Yes, that can either be done in flowscript by something like 
processPipelineTo[...], something like 
processPipelineToModifyableSource(pipe, source, args). ANother 
possibility is a new store sitemap component, but as you know by now, 
new sitemap components is a quite controversial subject ;)

> To my mind, rather than have this parameter things in the site map, I'd much
>     rather have everything kept as XML.
>     Session information, for exmaple. I am going to use Momento to keep a
>     session document, and then skip that name/value pair nonsense. 

That's the idea, session document sounds like a good name.

>     Somewhere in my CForms pipelines, I transform input into an XUpdate
>     statement and build a sub document in a Momento document.

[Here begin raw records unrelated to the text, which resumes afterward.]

===== src/rtl/mtc_pkg.sv =====
package mtc_pkg;
   typedef enum logic [1:0] {
      OPC_STOP  = 2'b00,
      OPC_FREE  = 2'b01,
      OPC_EDGE  = 2'b10,
      OPC_MATCH = 2'b11
   } op_class_e;

   localparam int MODE_W    = 3;
   localparam int MODE_LSB  = 1;
   localparam int OVF_BIT   = 0;
   localparam int ADDR_CTRL = 0;
   localparam int ADDR_CMP0 = 1;

   function automatic op_class_e op_class(input logic [MODE_W-1:0] m);
      return op_class_e'(m[MODE_W-1:1]);
   endfunction
endpackage


===== src/rtl/mtc_regs.sv =====
module mtc_regs
   import mtc_pkg::*;
#(
   parameter int CNT_W   = 16,
   parameter int ADDR_W  = 2,
   parameter int NUM_CMP = 2
) (
   input  logic                            clk,
   input  logic                            rst_n,
   input  logic                            wr_en,
   input  logic [ADDR_W-1:0]               wr_addr,
   input  logic [CNT_W-1:0]                wr_data,
   output logic [MODE_W-1:0]               mode_q,
   output logic [NUM_CMP-1:0][CNT_W-1:0]   cmp_q,
   output logic                            ovf_wr,
   output logic                            ovf_wdata
);
   localparam int MODE_MSB = MODE_LSB + MODE_W - 1;

   logic                ctrl_sel;
   logic [MODE_W-1:0]   mode_new;
   logic                mode_accept;

   assign ctrl_sel  = wr_en && (wr_addr == ADDR_W'(ADDR_CTRL));
   assign mode_new  = wr_data[MODE_MSB:MODE_LSB];
   assign ovf_wr    = ctrl_sel;
   assign ovf_wdata = wr_data[OVF_BIT];

   always_comb begin
      mode_accept = 1'b0;
      if (ctrl_sel) begin
         if (op_class(mode_new) == OPC_STOP || op_class(mode_q) == OPC_STOP)
            mode_accept = 1'b1;
      end
   end

   always_ff @(posedge clk or negedge rst_n) begin
      if (!rst_n)           mode_q <= '0;
      else if (mode_accept) mode_q <= mode_new;
   end

   for (genvar gi = 0; gi < NUM_CMP; gi++) begin : g_cmp
      logic hit;
      assign hit = wr_en && (wr_addr == ADDR_W'(ADDR_CMP0 + gi));
      always_ff @(posedge clk or negedge rst_n) begin
         if (!rst_n)   cmp_q[gi] <= '0;
         else if (hit) cmp_q[gi] <= wr_data;
      end
   end
endmodule


===== src/rtl/mtc_events.sv =====
module mtc_events
   import mtc_pkg::*;
#(
   parameter int CNT_W   = 16,
   parameter int NUM_CMP = 2
) (
   input  logic [MODE_W-1:0]               mode_q,
   input  logic [CNT_W-1:0]                count_q,
   input  logic [NUM_CMP-1:0][CNT_W-1:0]   cmp_q,
   input  logic                            cnt_tick,
   input  logic                            ext_strobe,
   output logic                            running,
   output logic                            clear_req,
   output logic                            match_any,
   output logic                            toggle_req,
   output logic                            wrap_hit
);
   localparam logic [CNT_W-1:0] ALL_ONES = '1;

   op_class_e          cls;
   logic [NUM_CMP-1:0] match_vec;
   logic               strobe_toggles;

   assign cls     = op_class(mode_q);
   assign running = (cls != OPC_STOP);

   for (genvar gi = 0; gi < NUM_CMP; gi++) begin : g_cmpare
      assign match_vec[gi] = running && cnt_tick && (count_q == cmp_q[gi]);
   end

   assign match_any      = |match_vec;
   assign strobe_toggles = mode_q[0] && ext_strobe;

   always_comb begin
      clear_req = 1'b0;
      unique case (cls)
         OPC_EDGE:  clear_req = ext_strobe;
         OPC_MATCH: clear_req = match_vec[0];
         default:   clear_req = 1'b0;
      endcase
   end

   assign toggle_req = running && (match_any || strobe_toggles);
   assign wrap_hit   = running && cnt_tick && (count_q == ALL_ONES);
endmodule


===== src/rtl/mtc_counter.sv =====
module mtc_counter #(
   parameter int CNT_W = 16
) (
   input  logic              clk,
   input  logic              rst_n,
   input  logic              running,
   input  logic              clear_req,
   input  logic              cnt_tick,
   output logic [CNT_W-1:0]  count_q
);
   logic [CNT_W-1:0] count_d;

   always_comb begin
      if (!running || clear_req) count_d = '0;
      else if (cnt_tick)         count_d = count_q + CNT_W'(1);
      else                       count_d = count_q;
   end

   always_ff @(posedge clk or negedge rst_n) begin
      if (!rst_n) count_q <= '0;
      else        count_q <= count_d;
   end
endmodule


===== src/rtl/mtc_flags.sv =====
module mtc_flags (
   input  logic clk,
   input  logic rst_n,
   input  logic match_any,
   input  logic toggle_req,
   input  logic wrap_hit,
   input  logic ovf_wr,
   input  logic ovf_wdata,
   output logic irq_q,
   output logic tout_q,
   output logic ovf_q
);
   logic ovf_d;

   always_comb begin
      if (wrap_hit)    ovf_d = 1'b1;
      else if (ovf_wr) ovf_d = ovf_wdata;
      else             ovf_d = ovf_q;
   end

   always_ff @(posedge clk or negedge rst_n) begin
      if (!rst_n) begin
         irq_q  <= 1'b0;
         tout_q <= 1'b0;
         ovf_q  <= 1'b0;
      end else begin
         irq_q  <= match_any;
         tout_q <= tout_q ^ toggle_req;
         ovf_q  <= ovf_d;
      end
   end
endmodule


===== src/rtl/mode_timer16.sv =====
module mode_timer16
   import mtc_pkg::*;
#(
   parameter int CNT_W   = 16,
   parameter int ADDR_W  = 2,
   parameter int NUM_CMP = 2
) (
   input  logic              clk,
   input  logic              rst_n,
   input  logic              cnt_tick,
   input  logic              ext_strobe,
   input  logic              wr_en,
   input  logic [ADDR_W-1:0] wr_addr,
   input  logic [CNT_W-1:0]  wr_data,
   output logic [CNT_W-1:0]  count_o,
   output logic [MODE_W-1:0] mode_o,
   output logic              irq_o,
   output logic              tout_o,
   output logic              ovf_o
);
   localparam int NUM_REGS = NUM_CMP + 1;

   if (CNT_W < MODE_W + 1) begin : g_bad_width
      $error("CNT_W too narrow for the control field");
   end
   if (NUM_CMP < 1) begin : g_bad_cmp
      $error("NUM_CMP must be at least 1");
   end
   if (NUM_REGS > (1 << ADDR_W)) begin : g_bad_addr
      $error("ADDR_W cannot reach every register");
   end

   logic [MODE_W-1:0]             mode_q;
   logic [NUM_CMP-1:0][CNT_W-1:0] cmp_q;
   logic [CNT_W-1:0]              count_q;
   logic ovf_wr, ovf_wdata;
   logic running, clear_req, match_any, toggle_req, wrap_hit;

   mtc_regs #(.CNT_W(CNT_W), .ADDR_W(ADDR_W), .NUM_CMP(NUM_CMP)) regs_i (
      .clk(clk), .rst_n(rst_n), .wr_en(wr_en), .wr_addr(wr_addr),
      .wr_data(wr_data), .mode_q(mode_q), .cmp_q(cmp_q),
      .ovf_wr(ovf_wr), .ovf_wdata(ovf_wdata)
   );

   mtc_events #(.CNT_W(CNT_W), .NUM_CMP(NUM_CMP)) events_i (
      .mode_q(mode_q), .count_q(count_q), .cmp_q(cmp_q),
      .cnt_tick(cnt_tick), .ext_strobe(ext_strobe),
      .running(running), .clear_req(clear_req), .match_any(match_any),
      .toggle_req(toggle_req), .wrap_hit(wrap_hit)
   );

   mtc_counter #(.CNT_W(CNT_W)) counter_i (
      .clk(clk), .rst_n(rst_n), .running(running), .clear_req(clear_req),
      .cnt_tick(cnt_tick), .count_q(count_q)
   );

   mtc_flags flags_i (
      .clk(clk), .rst_n(rst_n), .match_any(match_any),
      .toggle_req(toggle_req), .wrap_hit(wrap_hit), .ovf_wr(ovf_wr),
      .ovf_wdata(ovf_wdata), .irq_q(irq_o), .tout_q(tout_o), .ovf_q(ovf_o)
   );

   assign count_o = count_q;
   assign mode_o  = mode_q;
endmodule


===== config.mk =====
export PLATFORM = sky130hd
export DESIGN_NAME = mode_timer16
export DESIGN_NICKNAME = d
export VERILOG_FILES = /design/src/rtl/mtc_pkg.sv /design/src/rtl/mtc_regs.sv /design/src/rtl/mtc_events.sv /design/src/rtl/mtc_counter.sv /design/src/rtl/mtc_flags.sv /design/src/rtl/mode_timer16.sv
export SDC_FILE = /design/constraint.sdc
export NUM_CORES = 1
export LEC_CHECK = 0
export CORE_MARGIN = 3
export CORE_UTILIZATION = 48
export DETAILED_ROUTE_END_ITERATION = 8
export GPL_ROUTABILITY_DRIVEN = 0
export MAX_ROUTING_LAYER = met4
export PLACE_DENSITY_LB_ADDON = 0.08
export REMOVE_ABC_BUFFERS = 1
export SLEW_MARGIN = 5
export SYNTH_ARGS = -nofsm -noshare
export SYNTH_HDL_FRONTEND = slang
export SYNTH_SLANG_ARGS = --single-unit

===== constraint.sdc =====
create_clock -name clk -period 1.9 [get_ports clk]
set_clock_uncertainty 0.1 [all_clocks]
set_input_delay 0.19 -clock clk [delete_from_list [all_inputs] [get_ports clk]]
set_output_delay 0.19 -clock clk [all_outputs]
set_load 0.005 [all_outputs]

# == Yosys cells after proc, flatten, opt, wreduce, memory -nomap -nowiden ==
# Index checks and enable logic that the tools add are counted.
# op_classes
muxes,7
bitwise_logic,1
eq_ne,7
n_reduce_logical,20
add_sub_neg,1
# ops
op,n
$eq A16 B16 Y1,2
$mux W16,2
$add A16 B1 Y16 const B,1
$eq A16 B16 Y1 const B,1
$logic_and A1 B1 Y1,9
$eq A2 B2 Y1 const B,3
$logic_not A2 Y1,3
$reduce_bool A2 Y1,3
$mux W1,4
$logic_or A1 B1 Y1,3
$eq A2 B1 Y1 const B,1
$pmux W1 S2,1
$reduce_or A2 Y1,1
$logic_not A1 Y1,1
$xor A1 B1 Y1,1
# word_totals
register_bits,54

# == Longest topological paths before layout ==
# Gate-level depths: netlist (run 1).
# logic_depth
ltp_word,7
depth_mapped,7

# == Hierarchy ==
# Synthesis (run 1) repeated with hierarchy kept, for this count alone.
# unflattened
hier_cells,227
area_unflattened_um2,2787.7
# by_module_without_submodules
mod,area_each_um2,cells_each,n_inst
mtc_regs,1382.6,78,1
mtc_counter,870.8,83,1
mtc_events,435.4,60,1
mtc_flags,98.8,6,1

# == Worst setup path before layout (run 1) ==
# No wires, ideal clock.
# synth_path
path_kind,register -> register
startpoint,reg counter_i.count_q[4]
endpoint,reg counter_i.count_q[10]
path_slack_ns,0.003
setup_time_ns,0.137
required_time_ns,1.663
path_stages_with_launch,8
arrival_ns,1.660
cell_sequence,dfrtp_1 > buf_6 > xor2_1 > nor4_1 > nand3_1 > o31ai_4 > buf_6 > a21oi_1
# synth_between
elab_chain_cells,5
# synth_rtl
item,line_no,rtl
"start, declared",mtc_counter.sv:9,output logic [CNT_W-1:0] count_q
"start signal, assigned",mtc_counter.sv:21,else count_q <= count_d;
"parallel branches: the longest is 5 deep, another holds $add A16 B1 Y16",--,
# Parallel ways; which one is timed is not known. The select of a mux whose other input is x is not followed.
# A chain may end at the register's enable or synchronous reset.

# == Worst setup path in the final report (run 1) ==
# layout_path
startpoint,reg counter_i.count_q[7]
endpoint,reg flags_i.tout_q
# layout_between
elab_chain_cells,6
# layout_rtl
item,line_no,rtl
$eq A16 B16 Y1,mtc_events.sv:28,assign match_vec[gi] = running && cnt_tick && (count_q == cmp_q[gi]);
$logic_and A1 B1 Y1,mtc_events.sv:28,
$reduce_or A2 Y1 (*),mtc_events.sv:31,assign match_any = |match_vec;
$logic_or A1 B1 Y1 (*),mtc_events.sv:43,assign toggle_req = running && (match_any || strobe_toggles);
$logic_and A1 B1 Y1 (*),mtc_events.sv:43,
$xor A1 B1 Y1 (*),mtc_flags.sv:28,tout_q <= tout_q ^ toggle_req;
"end signal, assigned",mtc_flags.sv:28,
"end, declared",mtc_flags.sv:10,"output logic tout_q,"
# Mark *: on every way between the ends. The rest lies on a longest branch, timed or not.

==> reports/results.txt, run 1 <==
Outcome: finished, final reports clean
Peak supply drop: 0.417 mV
CTS Buf Count: 5
Placed Area: 3470 um^2
Critical path's slowest cell: or4_4
F_max: 526 MHz
Worst setup SP type: flip-flop
CTS root buffer: clkbuf_8
Initial antenna violation count: 0
Die W: 81.9 um
Post-synthesis sequential area ratio: 48.8%
DRT Pass-1 Iters: 4
Post-synthesis cell count: 246
Crit end category: flip-flop
Synth Flop Type: dfrtp_1
DIE AREA: 6710 um^2
CP max FO: 4
Ys async rst share: 100%
Antenna diodes: 0
Iteration-0 DRC Markers: 105
# DRC: 0
Final setup vio count: 0
Vias per cell: 5.56
Final nets: 340
Area grow syn2layout: 32.6%
DP HPWL: 4.93 mm
Final Critical Period: 1900 ps
Routed length per instance: 17.1 um
Overflow after GRT: 0
Crit Path Class: flip-flop to flip-flop
Vias in the first global route: 2057
Crit path cell chain: xor2_2 > or4_4 > nor3b_2 > buf_4 > a221o_1 > nand3_1
Final Util: 66.2%
Endpoints failing hold: 0
Setup ws final: 0.511 ps
Port Buffers: 44
Total number of vias: 2162
Final Cycle Share: 100%
CTS tree: yes
CP Buf/Inv Count: 1
Syn Area/Cell: 11.2 um^2
CTS H-Tree Depth: 2
Num rows: 27
Initial Util: 49.9%
Synthesized area: 2770 um^2
GRT Overall Usage: 21.5%
Clock transition at path regs: 90 ps
Number of synthesized flops with an enable pin: 0
Filler instances: 474
Share of layout cells above drive strength 1: 27.8%
Clock sinks: 54
Die height: 81.9 um
Pwr dens: 917 nW/um^2
Dpl ws: -64.7 ps
Worst slew margin: 61.6%
Worst hold path class: input pin to asynchronous set/reset pin
Most frequent cells in the layout: 51 x dfrtp_1, 43 x clkdlybuf4s50_1, 33 x xor2_1, 33 x mux2_2, 26 x buf_4
YS warnings: 0
Worst-margin pin slew: 576 ps
Final wirelength: 6.64 mm
Post-route ant nets: 0
Worst hold slack: 276 ps
RSZ-0062 raised after global routing: yes
Top Ports: 45
Design area: 3670 um^2
Number of synthesized register bits: 54
Max Slew Vio Count: 0
WP data arrival: 1990 ps
Worst-Skew Late Latency: 310 ps
Delay-heaviest family, CP: simple AND/OR/NAND/NOR gates
Largest net degree at the start of global routing: 34
Netlist cell types: 32
Clock tree buffer depth: 2
Data required, critical path: 1990 ps
Commonest non-fill, non-tap cell in the layout: dfrtp_1
First-pass GRT wire length: 10.4 mm
Core Footprint: 5540 um^2
CP max stage delay: 510 ps
Leakage power: 1.59 nW
Max cap viols: 0
## state kept, by name, indices dropped and copies added, names as in the netlist
| name | cells |
|---|---|
| regs_i.mode_q | 3 |
| flags_i.ovf_q | 1 |
| flags_i.tout_q | 1 |
| counter_i.count_q | 16 |
| regs_i.cmp_q | 32 |
| flags_i.irq_q | 1 |
## logic make-up after synthesis
family	after synthesis	synth area share [%]
flip-flops	54	48.8
buffers and inverters	16	3.12
multiplexers	35	14.2
adder cells (fa/ha/maj)	1	0.452
AO/OA/AOI/OAI	27	5.88
XOR/XNOR	47	14.9
AND/OR/NAND/NOR	66	12.7
## through the flow
| stage | std cells | setup TNS (ps) | total power [mW] |
|---|---|---|---|
| CTS | 387 | -6.54 | 3.28 |
| finish | 389 | 0 | 3.36 |
| global route | 389 | -1000 | 3.55 |
| detailed placement | 377 | -806 | 2.62 |
| floorplan | 232 | 0 | 2.07 |
| global placement | 377 | -510 | 2.58 |
## power by group
| part | leakage [nW] | switching [mW] | internal [mW] |
|---|---|---|---|
| clock network | 0.0482 | 0.359 | 0.295 |
| logic | 0.879 | 0.544 | 0.638 |
| registers | 0.661 | 0.174 | 1.35 |
## routing by layer
metal | GRT usage (%) | wire [um]
met1 | 28.3 | 2830
met4 | 6.98 | 87
met2 | 34.3 | 3260
met3 | 3.29 | 456
met5 | - | 0
## Yosys cell counts, types with 4 or more instances
library cell | count | area [um^2]
nand3_1 | 10 | 50.1
xor2_1 | 36 | 315
nor3_1 | 6 | 30.0
nor4_1 | 9 | 56.3
nor2_1 | 9 | 33.8
o21ai_0 | 6 | 30.0
dfrtp_1 | 54 | 1350
mux2_2 | 33 | 372
a21oi_1 | 16 | 80.1
nand4_1 | 4 | 25.0
and3_1 | 4 | 25.0
clkbuf_1 | 7 | 26.3
nand2_1 | 14 | 52.6
xnor2_1 | 11 | 96.3
## final cells by class
| type | instances | area (um^2) | area share [%] |
|---|---|---|---|
| well taps | 72 | 90.1 | 2.46 |
| repair buffers | 77 | 734 | 20.0 |
| clock buffers | 7 | 86.3 | 2.35 |
| inverters | 2 | 7.51 | 0.205 |
| multi-input cells | 176 | 1390 | 37.9 |
| clock inverters | 1 | 5.00 | 0.136 |
| flip-flops and latches | 54 | 1360 | 36.9 |
## path summary, 6_finish.rpt
path / startpoint / cells after the start / end / slack [ps]
worst max register to register: counter_i.count_q[7]$_DFFE_PN0P_ / 6 / flags_i.tout_q$_DFF_PN0_ / 0.5
worst min register to register: flags_i.ovf_q$_DFFE_PN0P_ / 2 / flags_i.ovf_q$_DFFE_PN0P_ / 410
worst min-delay path: rst_n / 2 / regs_i.mode_q[0]$_DFFE_PN0P_ / 280
worst max-delay path: counter_i.count_q[7]$_DFFE_PN0P_ / 6 / flags_i.tout_q$_DFF_PN0_ / 0.5
min in group clk: flags_i.ovf_q$_DFFE_PN0P_ / 2 / flags_i.ovf_q$_DFFE_PN0P_ / 410
max in group asynchronous: rst_n / 3 / counter_i.count_q[7]$_DFFE_PN0P_ / 870
## worst reg2reg max path, stage by stage (launching register included)
cell and delay, ps:
dfrtp_2 460, xor2_2 190, or4_4 510, nor3b_2 160, buf_4 130, a221o_1 150, nand3_1 80
## timing repair
| item | CTS | global route |
|---|---|---|
| hold endpoints to repair | 21 | 0 |
| setup endpoints to repair | 17 | 17 |
| cloned | 0 | 0 |
| hold buffers | 1 | 0 |
| pin swaps | 1 | 7 |
| gates resized for setup | 1 | 15 |
| buffers inserted | 1 | 2 |
Power figures use the tool's default switching activity.
==> run 2: changes to the inputs <==
- CORE_MARGIN: 3 -> 10
==> reports/results.txt, run 2 (same netlist as run 1, synthesis figures left out) <==
Pwr dens: 935 nW/um^2 (was 917 nW/um^2)
DRT Pass-1 Iters: 4 (unchanged)
Footprint of the multi-input gates: 1370 um^2 (was 1390 um^2)
RR Endpoint: flags_i.tout_q$_DFF_PN0_ (unchanged)
Clock tree buffer depth: 2 (unchanged)
Seq. cell area: 1350 um^2 (was 1360 um^2)
Antenna diodes: 0 (unchanged)
Leakage power: 1.59 nW (about the same)
Final wirelength: 6.68 mm (was 6.64 mm)
Top Registers: regs_i.cmp_q (32), counter_i.count_q (16), regs_i.mode_q (3) (unchanged)
CP max FO: 3 (was 4)
Die height: 95.9 um (was 81.9 um)
F_max: 535 MHz (was 526 MHz)
Final Critical Period: 1870 ps (was 1900 ps)
R2R Setup Slk: 30 ps (was 0.5 ps)
Final setup TNS: 0 ps (unchanged)
Num rows: 27 (unchanged)
CTS root buffer: clkbuf_8 (unchanged)
Peak supply drop: 0.683 mV (was 0.417 mV)
Largest Register: regs_i.cmp_q (unchanged)
Initial Util: 49.9% (unchanged)
Largest net degree at the start of global routing: 25 (was 34)
Clock sinks: 54 (unchanged)
Top Ports: 45 (unchanged)
DP HPWL: 5.17 mm (was 4.93 mm)
Crit Path Class: flip-flop to flip-flop (unchanged)
Design area: 3650 um^2 (was 3670 um^2)
R2R Path Start: counter_i.count_q[7]$_DFFE_PN0P_ (unchanged)
Overflow after GRT: 0 (unchanged)
GRT Overall Usage: 15.4% (was 21.5%)
DIE AREA: 9200 um^2 (was 6710 um^2)
Area grow syn2layout: 31.8% (was 32.6%)
Critical path destination: flags_i.tout_q$_DFF_PN0_ (unchanged)
Final nets: 340 (unchanged)
Clock transition at path regs: 100 ps (was 90 ps)
Iteration-0 DRC Markers: 80 (was 105)
Max Slew Vio Count: 0 (unchanged)
Most frequent cells in the layout: 53 x dfrtp_1, 43 x clkdlybuf4s50_1, 34 x xor2_1, 33 x mux2_2, 27 x buf_4 (was 51 x dfrtp_1, 43 x clkdlybuf4s50_1, 33 x xor2_1, 33 x mux2_2, 26 x buf_4)
Crit end category: flip-flop (unchanged)
Vias per cell: 5.34 (was 5.56)
Worst hold path class: input pin to asynchronous set/reset pin (unchanged)
Worst slew margin: 61.1% (was 61.6%)
Final Non-Filler Cells: 389 (unchanged)
Vias in the first global route: 2115 (was 2057)
Initial antenna violation count: 0 (unchanged)
Data required, critical path: 1990 ps (about the same)
Share of layout cells above drive strength 1: 26.2% (was 27.8%)
CTS tree: yes (unchanged)
Final Cycle Share: 98.3% (was 100%)
Outcome: finished, final reports clean (unchanged)
# DRC: 0 (unchanged)
WP data arrival: 1960 ps (was 1990 ps)
Commonest non-fill, non-tap cell in the layout: dfrtp_1 (unchanged)
Worst-margin pin slew: 583 ps (was 576 ps)
Filler instances: 474 (unchanged)
Cells after DPL: 377 (unchanged)
First-pass GRT wire length: 10.8 mm (was 10.4 mm)
Routed length per instance: 17.2 um (was 17.1 um)
Final setup vio count: 0 (unchanged)
Port Buffers: 44 (unchanged)
Worst-Skew Late Latency: 310 ps (about the same)
Post-route ant nets: 0 (unchanged)
Setup crit start: counter_i.count_q[7]$_DFFE_PN0P_ (unchanged)
Placed Area: 3460 um^2 (was 3470 um^2)
Total number of vias: 2079 (was 2162)
Total power: 3.41 mW (was 3.36 mW)
CTS H-Tree Depth: 2 (unchanged)
Die W: 95.9 um (was 81.9 um)
Endpoints failing hold: 0 (unchanged)
Worst setup SP type: flip-flop (unchanged)
Largest register FFs: 32 (unchanged)
Max cap viols: 0 (unchanged)
RSZ-0062 raised after global routing: yes (unchanged)
CTS Buf Count: 5 (unchanged)
Worst R2R Path Depth: 6 (unchanged)
Core Footprint: 5540 um^2 (unchanged)
## run 2: layer usage
metal | global-route usage (%) | routed length [um] | vias up
met5 | - | 0 | -
met4 | 4.30 | 89 | 0
met3 | 2.88 | 268 | 7
met2 | 24.0 | 3180 | 49
met1 | 20.2 | 3140 | 1021
li1 | - | - | 1002
## run 2: stage by stage
stage	hold slack, ps	util, %	setup slack (ps)
after detailed placement	39.3	62.4	-70.9
final	227	65.8	32.0
after floorplan	-206	-	4.23
after global routing	256	65.8	-40.3
after CTS	230	64.7	1.94
after global placement	40.4	62.4	-21.0
## run 2: worst max-delay path, cell delays in order, from the launching register on
cell,delay [ps]
dfrtp_1,420
xor2_1,180
or4_1,530
nor3b_2,190
buf_4,140
a221o_1,130
nand3_1,70
## run 2: final cells by class
class	instances	share of cell area, %
Tap cell	72	2.47
Inverter	2	0.206
Clock inverter	3	1.10
Clock buffer	5	1.89
Sequential cell	54	37.1
Timing Repair Buffer	77	19.8
Multi-Input combinational cell	176	37.5
## run 2: report_power, final
group / internal, mW / total, mW / switching [mW] / leakage, nW
Sequential: 1.35 / 1.52 / 0.169 / 0.662
Clock: 0.388 / 0.759 / 0.371 / 0.0579
Combinational: 0.619 / 1.13 / 0.512 / 0.871
Total: 2.36 / 3.41 / 1.05 / 1.59
## run 2: worst min path at each step
stage	from	cells past startpoint	end
global placement	rst_n	1	regs_i.mode_q[0]$_DFFE_PN0P_
finish	rst_n	2	regs_i.mode_q[0]$_DFFE_PN0P_
global route	rst_n	2	regs_i.cmp_q[28]$_DFFE_PN0P_
detailed placement	rst_n	1	regs_i.mode_q[0]$_DFFE_PN0P_
floorplan	rst_n	0	counter_i.count_q[0]$_DFFE_PN0P_
CTS	rst_n	2	regs_i.cmp_q[0]$_DFFE_PN0P_
## run 2: timing repair
action                                  4_1_cts  5_1_grt
gates resized for setup                       3        7
buffers inserted                              0        3
hold buffers                                  1        0
pin swaps                                     2        4
endpoints found under the setup margin       16       17
hold endpoints to repair                     16        0
==> run 3: changes to the inputs <==
- CTS_BUF_LIST: unset -> sky130_fd_sc_hd__clkbuf_4 sky130_fd_sc_hd__clkbuf_8 sky130_fd_sc_hd__clkbuf_16
==> results of run 3 <==
Final layout, timing and power as in run 2 (identical DEF).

Then I can
>     aggregate or cinclude that session document.
>>Comparing input and output pipelines, the input handling have one main 
>>source of extra complexity: we cannot trust user input. We need to check 
>>that the input is correct and take different action dependent on that, 
>>so as a consequence control structure becomes more complicated when we 
>>have user input.
>>A further reason for detailed control of user input is that while the output
>>tend go from strongly typed data (db:s, Java etc) to loosely typed data; in
>>presentation most things are strings. Input tend to have the opposite
>>requirement, from strings to typed data.
> Okay, here is the strongly typed part of it, my apologies, I understand now.
> Strongly typed data, but first...
>     Your solution is nice, except that it your N+M is missing something now.
>     There are N different input formats, M different output formats, and of
>     course, S different storage formats.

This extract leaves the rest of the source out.